今週のメルマガの前半部の紹介です。
ドワンゴの川上会長といえば、以前から熱心な終身雇用論者としても有名ですね。
なんてセリフを見ると、なんだか連合や重厚長大メーカーの役員の話を聞いてるような気分になります。
さて、そんな異色のドワンゴですが、OBのブログでしっかり「追い出し部屋」があることが明らかとなり、一部で話題となっています。
参照:ドワンゴは大量退職に関する印象操作をやめろ
しかも、総務に集めて社内の備品補充させるって相当えげつないですね。普通の大企業なら温情措置として元の部署や事業所から隔離します。まあ悪く言えば横のつながりを絶つという意味もありますが、元の同僚と顔を合わせなくてもすむようにとのささやかな気遣いも入っています。それを社内の備品補充して回らせるって、なんだか毎日、市中引き回しするようなもんですね。ようやるわと思います。
なぜ「新人をじっくり育てたい」会社が人を追い出す必要があるんでしょうか。というか、そもそも会長の言う“終身雇用”とは何なのでしょうか。いい機会なのでまとめておきましょう。
なぜトップは終身雇用を美化し、人事部は否定するのか
実は、終身雇用の方がいいと考えている経営トップは意外と多くて、ざっくり筆者の感覚で言うとだいたい3割くらいはそうですね。これは恨まれるのがイヤだとか世間体云々ではなく、本気で「終身雇用の方がいろいろ便利だし優れている」と信じている割合です。当然、川上氏もその一人でしょう。
一方、これが人事部長だと、恐らく9割以上は「もう終身雇用じゃやっていけない」と考えています。筆者の知る限り、例外は新日鉄くらいですね。それくらい、管理部門的には終身雇用は過去の遺物扱いとなっています。

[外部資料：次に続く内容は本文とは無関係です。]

Context: an optimization exercise on an open-source flow, tuned for small area, a short achievable clock period and few clock cycles. The choices shown serve that exercise and are no tape-out recipe.
Only simulation tests tie the RTL to the original design; equivalence was not proved.

==> flow/design.v (excerpt) <==
module table_linear_interpolator_core (
  input  logic                                clk_i,
  input  logic                                rst_ni,
  input  logic                                start,
  output logic                                busy,
  input  logic                                func_i,
  input  logic [tbli_pkg::IDX_W-1:0]          point_index_i,
  input  logic signed [tbli_pkg::DATA_W-1:0]  point_x_i,
  input  logic signed [tbli_pkg::DATA_W-1:0]  point_y_i,
  input  logic signed [tbli_pkg::DATA_W-1:0]  query_x_i,
  output logic                                done_o,
  output logic signed [tbli_pkg::DATA_W-1:0]  result_y_o,
  output logic [1:0]                          status_o
);
  localparam int unsigned POINTS = tbli_pkg::POINTS;
  localparam int unsigned DATA_W = tbli_pkg::DATA_W;
  localparam int unsigned IDX_W  = tbli_pkg::IDX_W;
  localparam int unsigned DIFF_W = tbli_pkg::DIFF_W;
  localparam int unsigned MAG_W  = tbli_pkg::MAG_W;
  localparam int unsigned MROWS  = 3;                
  typedef tbli_pkg::point_t point_t;
  localparam logic [1:0] ST_EXACT  = 2'd0;
  localparam logic [1:0] ST_INTERP = 2'd1;
  localparam logic [1:0] ST_RANGE  = 2'd2;
  localparam logic [1:0] ST_BADSEG = 2'd3;
  assign busy = 1'b0;
  logic             wr_v_q;
  logic [IDX_W-1:0] wr_idx_q;
  point_t           wr_pt_q;
  always_ff @(posedge clk_i or negedge rst_ni) begin
    if (!rst_ni) wr_v_q <= 1'b0;
    else         wr_v_q <= start && (func_i == tbli_pkg::FUNC_WRITE);
  end
  always_ff @(posedge clk_i) begin
    wr_idx_q  <= point_index_i;
    wr_pt_q.x <= point_x_i;
    wr_pt_q.y <= point_y_i;
  end
  logic signed [DATA_W-1:0] tx [POINTS];
  logic signed [DATA_W-1:0] ty [POINTS];
  for (genvar k = 0; k < POINTS; k++) begin : g_cell
    logic   ld;
    point_t pt;
    assign ld = wr_v_q && (int'(wr_idx_q) == k);
    tbli_cell u_cell (
      .clk_i   (clk_i),
      .ld_i    (ld),
      .ld_pt_i (wr_pt_q),
      .pt_o    (pt)
    );
    assign tx[k] = pt.x;
    assign ty[k] = pt.y;
  end
  logic                     v1_q;
  logic signed [DATA_W-1:0] q1_q;
  always_ff @(posedge clk_i or negedge rst_ni) begin
    if (!rst_ni) v1_q <= 1'b0;
    else         v1_q <= start && (func_i == tbli_pkg::FUNC_QUERY);
  end
  always_ff @(posedge clk_i) q1_q <= query_x_i;
  logic [POINTS-1:0] c_eq, c_hit, c_first;
  ...
Size: ~6700 cells after synthesis, roughly 1900 flip-flops, about 76 I/O pins, roughly 79000 um2 of cells after synthesis.
export LEC_CHECK = 0
export CAP_MARGIN = 40
export CORE_MARGIN = 2
export CORE_UTILIZATION = 55
export CTS_BUF_LIST = sky130_fd_sc_hd__clkbuf_16
export CTS_CLUSTER_DIAMETER = 110
export CTS_CLUSTER_SIZE = 22
export PLACE_DENSITY = 0.65
export SLEW_MARGIN = 70
create_clock -name core_clock -period 10.0 [get_ports {clk_i}]
standard.sh (not shown) runs the stock make flow with config.mk's settings and CLKGATE_MAP_FILE= SYNTH_SCRIPT=/design/flow/synth_recipe.tcl, a recipe that flattens the netlist after the stock synthesis.
==> flow/flow/run.sh <==
#!/bin/bash
# The standard layout, with the port buffers made of buf_4 cells instead of the
# cell buffer_ports picks by default (a slow delay buffer). Every port still gets
# its buffer. The whole make run's output goes to standard.log here.
set -euo pipefail
export BUFFER_PORTS_ARGS="-buffer_cell sky130_fd_sc_hd__buf_4"
bash standard.sh > standard.log 2>&1
The first run produced a clean layout.
Testbench counts at the start, summed over its fixed seeds: cycles 1,911.
Rerun with:
==> flow/run.sh (new file) <==
#!/bin/bash
# synth_recipe.tcl (not shown) runs the flow's synth.tcl, then flattens the netlist and writes it again
# the make line also repeats each setting of config.mk as NAME=value (left out here)
make -C /OpenROAD-flow-scripts/flow DESIGN_CONFIG=/design/flow/config.mk WORK_HOME=/design/flow/orfs CLKGATE_MAP_FILE= SYNTH_SCRIPT=/design/flow/synth_recipe.tcl finish
- CAP_MARGIN: 40 -> 20
- CORE_UTILIZATION: 55 -> 72
- CTS_CLUSTER_SIZE: 22 -> 24
- PLACE_DENSITY: 0.65 -> 0.78
- SLEW_MARGIN: 70 -> 20
removed: flow/flow/run.sh
removed: flow/standard.sh
After rerunning:
- clock-buffer cell count drops by 7
- first-iteration DRC count climbs by 24%
- worst hold slack gets worse by 0.0068 ns
- cell area drops by 2.7%
- via count climbs by 2.4%
- die area drops by 23%
- clock skew hardly moves
- wire length barely changes
- setup slack gets better by 0.022 ns
- synthesized area stays the same

## violet
Starting RTL as in the previous note.
make LEC_CHECK=0 CAP_MARGIN=20 CORE_MARGIN=2 CORE_UTILIZATION=65 CTS_BUF_LIST=sky130_fd_sc_hd__clkbuf_16 CTS_CLUSTER_DIAMETER=110 CTS_CLUSTER_SIZE=24 PLACE_DENSITY=0.72 SLEW_MARGIN=20 finish   # period 10.0 ns
run.sh (not shown) runs the stock make flow with config.mk's settings and CLKGATE_MAP_FILE= SYNTH_SCRIPT=/design/flow/synth_recipe.tcl, a recipe that flattens the netlist after the stock synthesis.
Stock flow here: none of the scripts above is used.
Testbench counts of violet, summed over its fixed seeds: cycles 1,911.
The inputs of xenon differ from those of violet as listed below.
- changing CORE_UTILIZATION from 65 to 55
- changing PLACE_DENSITY from 0.72 to 0.65
- changing CTS_CLUSTER_SIZE from 24 to 22
Notes after the runs:
Compared with violet, xenon shows count of clock-buffer cells in the layout higher by 10. Ratio of final minimum period to clock period was higher in the run labelled xenon. NOTE: routed length per placed instance in xenon falls short of that of violet. Max detailed-routing wirelength on met1 across xenon and violet: xenon. When the final numbers for xenon and violet were put side by side, the effective utilization at floorplan turned out to be greater in violet. When the final numbers for xenon and violet were put side by side, the die extent in x turned out to be smaller in violet. Comparing final non-filler cell area for xenon and violet, the bigger number came from xenon. Between violet and xenon, the flow reports number of vias per cell decreasing by a few percent. Comparing the two runs side by side, xenon comes out behind violet on core area. Relative to violet, the total detailed-routing wirelength of xenon is higher by 2.2%. Timing endpoint of the critical path = first2_q[10]$_DFF_P_: violet; timing endpoint of the critical path = g_row[1].pl_q[20]$_DFF_P_: xenon.
Here is what was changed in the inputs of amber compared with xenon.
- a change of CAP_MARGIN from 20 to 40
- a change of SLEW_MARGIN from 20 to 70
==> run notes <==
amber: flow completed, timing, DRC and antenna clean. Taking xenon as the reference, in amber worst setup slack shrank by 48 ps, non-clock inverter total of the final layout held, global-route usage did not really move, utilization +1.2 points. Going from xenon to amber, register-to-register slack shrinks by 50 ps. amber has global-route wire length before repair above what xenon had. Delta (amber minus xenon): sequential fraction of total cell area moved down; count of antenna diodes in the layout moved down.
Inputs modified between amber and yarrow:
- a change of SLEW_MARGIN from 70 to 20
- a change of CORE_UTILIZATION from 55 to 65
- a change of CAP_MARGIN from 40 to 20
- a change of CTS_CLUSTER_DIAMETER from 110 to 115
- a change of CTS_CLUSTER_SIZE from 22 to 26
- a change of PLACE_DENSITY from 0.65 to 0.72
### Flow results
Time the final worst path needs with I/O delays and setup for yarrow is lower than for amber. dy5_q[10]$_DFF_P_ as the termination of the worst setup path was reported by amber, and first2_q[11]$_DFF_P_ by yarrow. Per the comparison of yarrow with amber, maximum net fanout on the critical path fell 7, required time of the critical path shows no meaningful change. Compared with amber, in yarrow hold slack rose 4.8 ps, cell area now smaller, critical path depth lower, summed instance area of the synthesized netlist was more or less identical.

[port drivers added, routing unchanged]
No port has a modelled driver above. Below, the same layouts with a new extraction and two added sets of constraints. Step 1: set_driving_cell puts a clkbuf_16 on clk_i and a buf_2 on each other input, an assumption about the parent block. Step 2 moves the port delays by t, midway between the first and last clock arrival at a register: inputs arrive t later, outputs are due t later. That takes back most of the time a late clock gives input paths. a / b / c = no drivers / after step 1 / after step 2; a / b = the first two.
| run | t, ns | slack for setup (ns) | worst hold slack (ns) | worst setup path after step 2 | worst register clock-pin slew, ns |
|---|---|---|---|---|---|
| the first run of note 1 | 0.823 | 6.080 / 6.080 / 6.080 | 0.317 / 0.317 / 0.317 | register to register | 0.11 / 0.11 |
| the second run of note 1 | 0.788 | 6.102 / 6.102 / 6.102 | 0.310 / 0.310 / 0.310 | register to register | 0.11 / 0.11 |
| violet | 0.818 | 6.108 / 6.108 / 6.108 | 0.317 / 0.317 / 0.317 | register to register | 0.11 / 0.11 |
| xenon | 0.831 | 5.990 / 5.990 / 5.990 | 0.307 / 0.307 / 0.307 | register to register | 0.11 / 0.11 |
| amber | 0.816 | 5.942 / 5.942 / 5.942 | 0.309 / 0.309 / 0.309 | register to register | 0.11 / 0.11 |
| yarrow | 0.782 | 6.049 / 6.049 / 6.049 | 0.313 / 0.313 / 0.313 | register to register | 0.12 / 0.12 |
After both steps setup and hold are still met in every run listed.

なぜこのギャップは生まれるのか。理由はシンプルで、普段向き合っている人材が違うからです。経営トップになれば、当然、周囲には社内でも超優秀な人材が集います。そして、ことあるごとに、痒い所に手が届くような感じでサポートしてくれます。しかも彼らは忠誠心に富みいちいち年俸交渉なんかしなくてもずっと会社のために働いてくれます。終身雇用の枠内で勝ち取ったモノを今さら投げ打って飛び出したりなんて、普通のサラリーマンはしませんから。どんな無理難題を吹っ掛けても愛社精神の名のもと、過労死するまで頑張ってくれることでしょう。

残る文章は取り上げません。